The European Commission ordered Meta to restore free access to WhatsApp's Business Application Programming Interface (API) for rival artificial-intelligence assistants, giving the company five working days to comply. Adopted on Tuesday 9 June as Article 102 antitrust interim measures, the order set a compliance deadline around 15 June 1. Article 102 is the EU competition-law power to order emergency intervention against imminent market harm. Meta AI had been the only assistant available on WhatsApp since January 2026, after Meta's October 2025 terms barred third-party assistants and a March revision introduced pricing The Commission said worked like a closed door for startups.

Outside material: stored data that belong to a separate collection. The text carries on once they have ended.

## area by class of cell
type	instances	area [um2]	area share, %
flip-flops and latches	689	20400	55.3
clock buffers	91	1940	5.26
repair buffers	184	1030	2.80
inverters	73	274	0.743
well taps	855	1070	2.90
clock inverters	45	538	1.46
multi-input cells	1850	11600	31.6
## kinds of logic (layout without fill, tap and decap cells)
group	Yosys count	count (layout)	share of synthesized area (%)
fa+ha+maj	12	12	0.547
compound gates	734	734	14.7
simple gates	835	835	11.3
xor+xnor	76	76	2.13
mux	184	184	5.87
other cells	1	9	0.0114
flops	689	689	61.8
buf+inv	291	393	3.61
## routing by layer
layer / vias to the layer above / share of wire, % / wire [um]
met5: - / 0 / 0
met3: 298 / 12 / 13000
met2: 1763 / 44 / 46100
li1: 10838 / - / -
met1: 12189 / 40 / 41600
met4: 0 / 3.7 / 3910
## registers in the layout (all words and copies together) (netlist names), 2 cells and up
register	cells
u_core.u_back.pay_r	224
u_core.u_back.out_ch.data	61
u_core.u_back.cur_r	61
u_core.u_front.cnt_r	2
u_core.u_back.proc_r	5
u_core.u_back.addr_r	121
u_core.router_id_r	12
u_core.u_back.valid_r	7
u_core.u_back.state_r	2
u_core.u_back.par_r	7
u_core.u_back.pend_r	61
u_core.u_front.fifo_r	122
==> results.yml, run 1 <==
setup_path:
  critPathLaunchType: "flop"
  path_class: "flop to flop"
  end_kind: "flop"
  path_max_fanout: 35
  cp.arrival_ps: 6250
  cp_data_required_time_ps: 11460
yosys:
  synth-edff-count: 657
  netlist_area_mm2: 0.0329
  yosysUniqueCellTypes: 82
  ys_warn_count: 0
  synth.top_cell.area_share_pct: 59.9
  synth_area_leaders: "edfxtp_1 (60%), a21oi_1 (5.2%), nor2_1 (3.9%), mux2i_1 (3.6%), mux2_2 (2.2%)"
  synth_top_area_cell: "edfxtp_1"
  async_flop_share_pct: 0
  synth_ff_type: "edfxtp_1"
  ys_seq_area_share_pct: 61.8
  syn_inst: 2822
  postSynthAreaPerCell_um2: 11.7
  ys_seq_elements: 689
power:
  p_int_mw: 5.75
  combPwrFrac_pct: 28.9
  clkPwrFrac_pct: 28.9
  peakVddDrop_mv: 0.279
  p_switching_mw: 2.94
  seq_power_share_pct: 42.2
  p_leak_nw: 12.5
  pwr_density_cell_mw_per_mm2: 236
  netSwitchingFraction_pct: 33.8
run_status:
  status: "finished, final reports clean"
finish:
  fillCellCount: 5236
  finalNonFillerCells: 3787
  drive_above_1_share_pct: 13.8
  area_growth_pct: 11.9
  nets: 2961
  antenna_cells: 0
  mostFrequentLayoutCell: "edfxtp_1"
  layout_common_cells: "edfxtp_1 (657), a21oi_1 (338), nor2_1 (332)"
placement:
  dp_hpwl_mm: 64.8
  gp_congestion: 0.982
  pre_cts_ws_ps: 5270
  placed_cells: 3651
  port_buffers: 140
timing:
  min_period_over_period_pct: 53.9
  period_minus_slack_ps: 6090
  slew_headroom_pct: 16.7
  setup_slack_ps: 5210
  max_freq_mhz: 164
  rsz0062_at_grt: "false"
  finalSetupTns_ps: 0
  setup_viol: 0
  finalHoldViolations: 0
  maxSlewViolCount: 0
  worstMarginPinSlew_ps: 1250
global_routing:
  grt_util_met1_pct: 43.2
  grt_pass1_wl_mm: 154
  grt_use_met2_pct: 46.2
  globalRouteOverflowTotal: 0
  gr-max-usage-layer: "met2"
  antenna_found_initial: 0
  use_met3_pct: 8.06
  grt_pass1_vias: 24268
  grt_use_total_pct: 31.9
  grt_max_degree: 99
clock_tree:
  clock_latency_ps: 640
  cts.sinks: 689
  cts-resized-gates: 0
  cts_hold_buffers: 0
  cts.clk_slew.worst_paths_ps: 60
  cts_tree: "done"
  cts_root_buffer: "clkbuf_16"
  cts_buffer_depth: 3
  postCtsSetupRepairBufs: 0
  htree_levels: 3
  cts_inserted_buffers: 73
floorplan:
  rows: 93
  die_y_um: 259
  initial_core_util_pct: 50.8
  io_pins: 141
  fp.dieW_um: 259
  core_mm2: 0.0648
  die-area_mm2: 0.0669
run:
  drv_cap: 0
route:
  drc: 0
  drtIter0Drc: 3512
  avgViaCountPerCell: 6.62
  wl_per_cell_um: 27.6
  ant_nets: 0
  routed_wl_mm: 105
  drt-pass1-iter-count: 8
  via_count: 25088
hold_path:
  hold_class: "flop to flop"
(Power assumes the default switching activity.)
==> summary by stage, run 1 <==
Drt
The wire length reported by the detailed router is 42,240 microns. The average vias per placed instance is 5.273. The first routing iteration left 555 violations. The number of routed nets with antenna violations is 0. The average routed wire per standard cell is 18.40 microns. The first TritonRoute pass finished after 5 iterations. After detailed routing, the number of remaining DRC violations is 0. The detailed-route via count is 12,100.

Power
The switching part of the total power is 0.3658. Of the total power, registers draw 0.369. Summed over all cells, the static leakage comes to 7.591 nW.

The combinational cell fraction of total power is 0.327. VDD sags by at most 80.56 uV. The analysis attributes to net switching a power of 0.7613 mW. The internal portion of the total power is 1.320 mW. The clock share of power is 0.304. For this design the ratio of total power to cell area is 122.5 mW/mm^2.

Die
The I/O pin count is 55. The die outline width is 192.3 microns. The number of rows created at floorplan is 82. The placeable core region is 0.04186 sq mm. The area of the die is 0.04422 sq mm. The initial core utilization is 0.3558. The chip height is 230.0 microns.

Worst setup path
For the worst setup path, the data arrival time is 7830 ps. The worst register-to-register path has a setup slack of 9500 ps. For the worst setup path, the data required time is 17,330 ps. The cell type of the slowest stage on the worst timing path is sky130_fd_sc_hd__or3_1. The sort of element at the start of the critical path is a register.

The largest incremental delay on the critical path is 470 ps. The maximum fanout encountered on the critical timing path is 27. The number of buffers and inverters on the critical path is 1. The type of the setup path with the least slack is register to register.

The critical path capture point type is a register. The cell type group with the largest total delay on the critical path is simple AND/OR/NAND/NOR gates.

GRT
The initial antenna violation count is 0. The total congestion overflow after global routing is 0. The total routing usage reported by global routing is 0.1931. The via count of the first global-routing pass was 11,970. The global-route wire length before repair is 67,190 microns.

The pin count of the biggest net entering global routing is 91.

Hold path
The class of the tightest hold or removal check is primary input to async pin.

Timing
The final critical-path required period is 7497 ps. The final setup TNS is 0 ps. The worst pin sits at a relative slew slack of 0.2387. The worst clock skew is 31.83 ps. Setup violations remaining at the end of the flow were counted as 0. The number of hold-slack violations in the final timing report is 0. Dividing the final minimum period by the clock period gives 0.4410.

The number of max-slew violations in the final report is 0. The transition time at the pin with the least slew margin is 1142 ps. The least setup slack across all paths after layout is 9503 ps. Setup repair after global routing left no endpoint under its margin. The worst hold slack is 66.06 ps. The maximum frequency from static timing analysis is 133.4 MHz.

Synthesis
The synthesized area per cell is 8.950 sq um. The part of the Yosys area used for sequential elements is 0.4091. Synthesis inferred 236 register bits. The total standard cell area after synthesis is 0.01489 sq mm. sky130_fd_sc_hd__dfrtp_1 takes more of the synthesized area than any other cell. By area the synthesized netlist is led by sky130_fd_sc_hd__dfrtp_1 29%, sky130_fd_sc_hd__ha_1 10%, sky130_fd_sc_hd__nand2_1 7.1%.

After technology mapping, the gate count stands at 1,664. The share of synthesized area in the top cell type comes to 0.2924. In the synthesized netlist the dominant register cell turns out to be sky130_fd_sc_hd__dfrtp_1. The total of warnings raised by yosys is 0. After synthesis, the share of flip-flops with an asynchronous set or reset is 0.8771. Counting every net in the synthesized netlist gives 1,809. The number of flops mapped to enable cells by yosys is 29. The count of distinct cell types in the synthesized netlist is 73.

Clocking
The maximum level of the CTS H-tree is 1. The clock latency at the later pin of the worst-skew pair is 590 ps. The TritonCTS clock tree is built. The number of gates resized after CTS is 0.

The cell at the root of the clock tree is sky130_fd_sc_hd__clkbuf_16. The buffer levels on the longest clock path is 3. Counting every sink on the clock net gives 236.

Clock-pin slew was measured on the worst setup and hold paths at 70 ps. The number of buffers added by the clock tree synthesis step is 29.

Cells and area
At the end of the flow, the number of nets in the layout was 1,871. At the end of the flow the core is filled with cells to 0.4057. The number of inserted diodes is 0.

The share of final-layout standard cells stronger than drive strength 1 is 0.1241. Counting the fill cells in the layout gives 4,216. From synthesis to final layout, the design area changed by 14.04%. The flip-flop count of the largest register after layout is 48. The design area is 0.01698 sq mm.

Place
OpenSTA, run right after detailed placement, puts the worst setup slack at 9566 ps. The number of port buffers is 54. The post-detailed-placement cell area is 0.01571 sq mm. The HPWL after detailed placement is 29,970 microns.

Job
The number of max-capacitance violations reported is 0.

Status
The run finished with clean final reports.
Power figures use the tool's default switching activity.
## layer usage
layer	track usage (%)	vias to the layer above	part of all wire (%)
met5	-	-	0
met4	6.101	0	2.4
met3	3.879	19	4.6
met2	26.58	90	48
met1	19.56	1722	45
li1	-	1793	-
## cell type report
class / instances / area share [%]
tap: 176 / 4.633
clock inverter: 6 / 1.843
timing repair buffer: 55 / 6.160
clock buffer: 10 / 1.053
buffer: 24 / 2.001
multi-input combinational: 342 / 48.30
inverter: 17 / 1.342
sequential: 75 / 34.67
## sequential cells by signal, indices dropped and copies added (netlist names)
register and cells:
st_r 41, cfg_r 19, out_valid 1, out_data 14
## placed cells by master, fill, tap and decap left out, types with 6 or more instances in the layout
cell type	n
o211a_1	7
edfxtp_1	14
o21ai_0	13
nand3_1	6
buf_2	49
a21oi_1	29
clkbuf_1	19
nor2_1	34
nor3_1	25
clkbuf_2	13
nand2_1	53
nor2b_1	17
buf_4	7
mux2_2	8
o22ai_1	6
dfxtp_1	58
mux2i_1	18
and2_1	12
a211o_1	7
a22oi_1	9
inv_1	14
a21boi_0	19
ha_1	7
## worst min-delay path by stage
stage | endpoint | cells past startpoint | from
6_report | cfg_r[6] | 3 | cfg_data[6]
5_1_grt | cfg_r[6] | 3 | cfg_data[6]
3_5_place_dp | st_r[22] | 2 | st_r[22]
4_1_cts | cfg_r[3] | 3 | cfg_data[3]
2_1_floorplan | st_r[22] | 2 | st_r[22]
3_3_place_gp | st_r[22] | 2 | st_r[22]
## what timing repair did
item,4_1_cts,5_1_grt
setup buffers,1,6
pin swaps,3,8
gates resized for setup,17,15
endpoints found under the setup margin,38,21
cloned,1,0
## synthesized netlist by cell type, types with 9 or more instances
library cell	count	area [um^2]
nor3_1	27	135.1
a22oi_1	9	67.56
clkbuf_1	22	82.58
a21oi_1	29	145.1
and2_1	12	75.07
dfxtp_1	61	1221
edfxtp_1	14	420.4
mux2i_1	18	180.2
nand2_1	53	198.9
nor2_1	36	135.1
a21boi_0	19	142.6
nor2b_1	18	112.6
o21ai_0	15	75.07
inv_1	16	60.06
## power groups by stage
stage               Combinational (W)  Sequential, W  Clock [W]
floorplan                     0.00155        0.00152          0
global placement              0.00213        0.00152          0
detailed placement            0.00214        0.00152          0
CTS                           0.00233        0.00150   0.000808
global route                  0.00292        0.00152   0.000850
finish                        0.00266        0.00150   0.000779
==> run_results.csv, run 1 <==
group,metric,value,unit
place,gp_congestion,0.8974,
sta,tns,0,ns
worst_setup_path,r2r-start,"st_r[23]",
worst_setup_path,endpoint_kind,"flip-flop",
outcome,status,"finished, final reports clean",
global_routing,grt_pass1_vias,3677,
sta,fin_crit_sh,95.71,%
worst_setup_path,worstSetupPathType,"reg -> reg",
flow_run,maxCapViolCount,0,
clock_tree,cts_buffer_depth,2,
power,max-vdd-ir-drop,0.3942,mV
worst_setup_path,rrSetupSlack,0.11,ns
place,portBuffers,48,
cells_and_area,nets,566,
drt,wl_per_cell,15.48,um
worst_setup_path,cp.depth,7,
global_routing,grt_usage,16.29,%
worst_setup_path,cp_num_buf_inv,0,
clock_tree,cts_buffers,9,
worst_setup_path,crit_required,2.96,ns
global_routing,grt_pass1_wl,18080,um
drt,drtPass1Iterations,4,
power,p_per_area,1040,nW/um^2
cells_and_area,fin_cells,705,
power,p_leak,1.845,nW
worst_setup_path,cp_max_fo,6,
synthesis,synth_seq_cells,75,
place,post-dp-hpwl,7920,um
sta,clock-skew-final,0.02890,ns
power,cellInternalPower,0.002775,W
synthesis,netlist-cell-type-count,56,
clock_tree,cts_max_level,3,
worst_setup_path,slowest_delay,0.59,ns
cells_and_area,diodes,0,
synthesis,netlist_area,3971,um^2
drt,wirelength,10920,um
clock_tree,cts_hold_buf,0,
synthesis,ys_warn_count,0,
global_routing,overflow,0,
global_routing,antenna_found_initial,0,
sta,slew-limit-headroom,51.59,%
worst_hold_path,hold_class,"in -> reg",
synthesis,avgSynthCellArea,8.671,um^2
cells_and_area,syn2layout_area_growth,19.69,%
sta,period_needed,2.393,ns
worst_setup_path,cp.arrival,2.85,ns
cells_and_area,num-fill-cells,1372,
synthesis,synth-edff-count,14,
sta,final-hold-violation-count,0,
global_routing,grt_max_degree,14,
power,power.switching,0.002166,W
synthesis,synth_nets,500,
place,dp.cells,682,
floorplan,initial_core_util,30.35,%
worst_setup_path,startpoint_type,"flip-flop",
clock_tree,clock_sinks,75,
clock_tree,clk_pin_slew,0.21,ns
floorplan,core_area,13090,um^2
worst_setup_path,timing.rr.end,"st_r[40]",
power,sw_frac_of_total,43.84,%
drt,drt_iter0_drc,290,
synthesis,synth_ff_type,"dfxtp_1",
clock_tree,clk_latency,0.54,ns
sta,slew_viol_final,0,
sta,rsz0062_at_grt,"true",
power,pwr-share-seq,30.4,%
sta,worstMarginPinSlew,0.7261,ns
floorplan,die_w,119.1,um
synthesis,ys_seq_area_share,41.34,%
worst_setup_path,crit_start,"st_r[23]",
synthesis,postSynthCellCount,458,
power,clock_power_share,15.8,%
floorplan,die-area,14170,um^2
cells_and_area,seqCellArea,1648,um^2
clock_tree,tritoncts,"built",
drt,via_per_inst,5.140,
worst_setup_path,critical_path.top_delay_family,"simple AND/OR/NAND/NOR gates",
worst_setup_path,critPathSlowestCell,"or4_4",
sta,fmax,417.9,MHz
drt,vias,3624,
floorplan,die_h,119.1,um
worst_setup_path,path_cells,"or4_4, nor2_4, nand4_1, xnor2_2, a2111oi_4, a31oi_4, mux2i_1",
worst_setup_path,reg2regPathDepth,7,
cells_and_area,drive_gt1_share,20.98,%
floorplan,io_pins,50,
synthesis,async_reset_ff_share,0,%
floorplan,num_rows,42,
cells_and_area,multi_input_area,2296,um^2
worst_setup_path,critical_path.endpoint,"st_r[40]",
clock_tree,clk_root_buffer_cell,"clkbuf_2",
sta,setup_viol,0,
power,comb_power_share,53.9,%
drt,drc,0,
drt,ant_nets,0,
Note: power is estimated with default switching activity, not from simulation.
<file path="src/hw/rtl/pdb_div.sv">
// Pipelined restoring divider, one quotient bit per register stage.
// Flags quotients that do not fit in QW bits. No dependencies.
module pdb_div #(
    parameter int NW = 35,
    parameter int DW = 17,
    parameter int QW = 17
) (
    input  logic          clk,
    input  logic [NW-1:0] dividend,
    input  logic [DW-1:0] divisor,
    output logic [QW-1:0] quo,
    output logic          ovf
);
    logic [DW-1:0] rem_reg  [QW];
    logic [QW-1:0] bits_reg [QW];
    logic [QW-1:0] quo_reg  [QW];
    logic [DW-1:0] dv_reg   [QW];
    logic          ovf_reg  [QW];

    genvar k;
    generate
        for (k = 0; k < QW; k++)
        begin : g_stage
            logic [DW-1:0] rem_p;
            logic [QW-1:0] bits_p;
            logic [QW-1:0] quo_p;
            logic [DW-1:0] dv_p;
            logic          ovf_p;
            logic [DW:0]   rem_sh;
            logic [DW:0]   diff;
            logic          ge;

            if (k == 0)
            begin : g_first
                logic [NW-QW-1:0] hi;
                assign hi     = dividend[NW-1:QW];
                assign rem_p  = DW'(hi);
                assign bits_p = dividend[QW-1:0];
                assign quo_p  = '0;
                assign dv_p   = divisor;
                assign ovf_p  = (hi >= divisor);
            end
            else
            begin : g_next
                assign rem_p  = rem_reg[k-1];
                assign bits_p = bits_reg[k-1];
                assign quo_p  = quo_reg[k-1];
                assign dv_p   = dv_reg[k-1];
                assign ovf_p  = ovf_reg[k-1];
            end

            // shift in the next dividend bit and try a subtract
            assign rem_sh = {rem_p, bits_p[QW-1]};
            assign diff   = rem_sh - {1'b0, dv_p};
            assign ge     = (rem_sh >= {1'b0, dv_p});

            always_ff @(posedge clk)
            begin
                rem_reg[k]  <= ge ? diff[DW-1:0] : rem_sh[DW-1:0];
                bits_reg[k] <= bits_p << 1;
                if (QW > 1)
                    quo_reg[k] <= {quo_p[QW-2:0], ge};
                else
                    quo_reg[k] <= QW'(ge);
                dv_reg[k]   <= dv_p;
                ovf_reg[k]  <= ovf_p;
            end
        end
    endgenerate

    assign quo = quo_reg[QW-1];
    assign ovf = ovf_reg[QW-1];

endmodule

</file>
==> config.mk <==
export PLATFORM = sky130hd
export DESIGN_NAME = pdb_isqrt
export DESIGN_NICKNAME = d
export VERILOG_FILES = /design/src/hw/rtl/pdb_isqrt.sv
export SDC_FILE = /design/constraint.sdc
export NUM_CORES = 1
export LEC_CHECK = 0
export ABC_AREA = 0
export BUFFER_PORTS_ARGS = -buffer_cell sky130_fd_sc_hd__buf_2
export CORE_MARGIN = 1.5
export CORE_UTILIZATION = 31
export DETAILED_ROUTE_END_ITERATION = 8
export PLACE_DENSITY_LB_ADDON = 0.05
export SLEW_MARGIN = 20
export SYNTH_ARGS = -nofsm -noshare
export SYNTH_HDL_FRONTEND = slang
export SYNTH_SLANG_ARGS = --single-unit
==> constraint.sdc <==
create_clock -name clk -period 2.8 [get_ports clk]
set_input_delay 0.14 -clock clk [delete_from_list [all_inputs] [get_ports clk]]
set_output_delay 0.14 -clock clk [all_outputs]
set_load 0.02 [all_outputs]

Meta called the order "regulatory overreach", said it will appeal, and faces fines of up to 10% of global turnover if it does not comply 2. The measures run until June 2029 or the end of the investigation. Competition Commissioner Teresa Ribera said The Commission was acting to prevent harm "before it is too late" 3.
CADA, the sovereignty package's cloud law, governs which providers may host public-sector data and does nothing for the channels where European consumer AI actually reaches people . WhatsApp has more than 600 million European users, and Mistral's assistant had been locked out of it for five months. To reach that channel, Brussels used a competition power that predates the whole sovereignty agenda.
This Article 102 decision is distinct from the parallel Digital Markets Act case and from the Supplementary Statement of Objections The Commission sent Meta on 15 April; it is the one that carries the five-day clock. The contrast with the DMA track is sharp: von der Leyen has personally held the Google self-preferencing fine for weeks , yet moved fast here under the older power.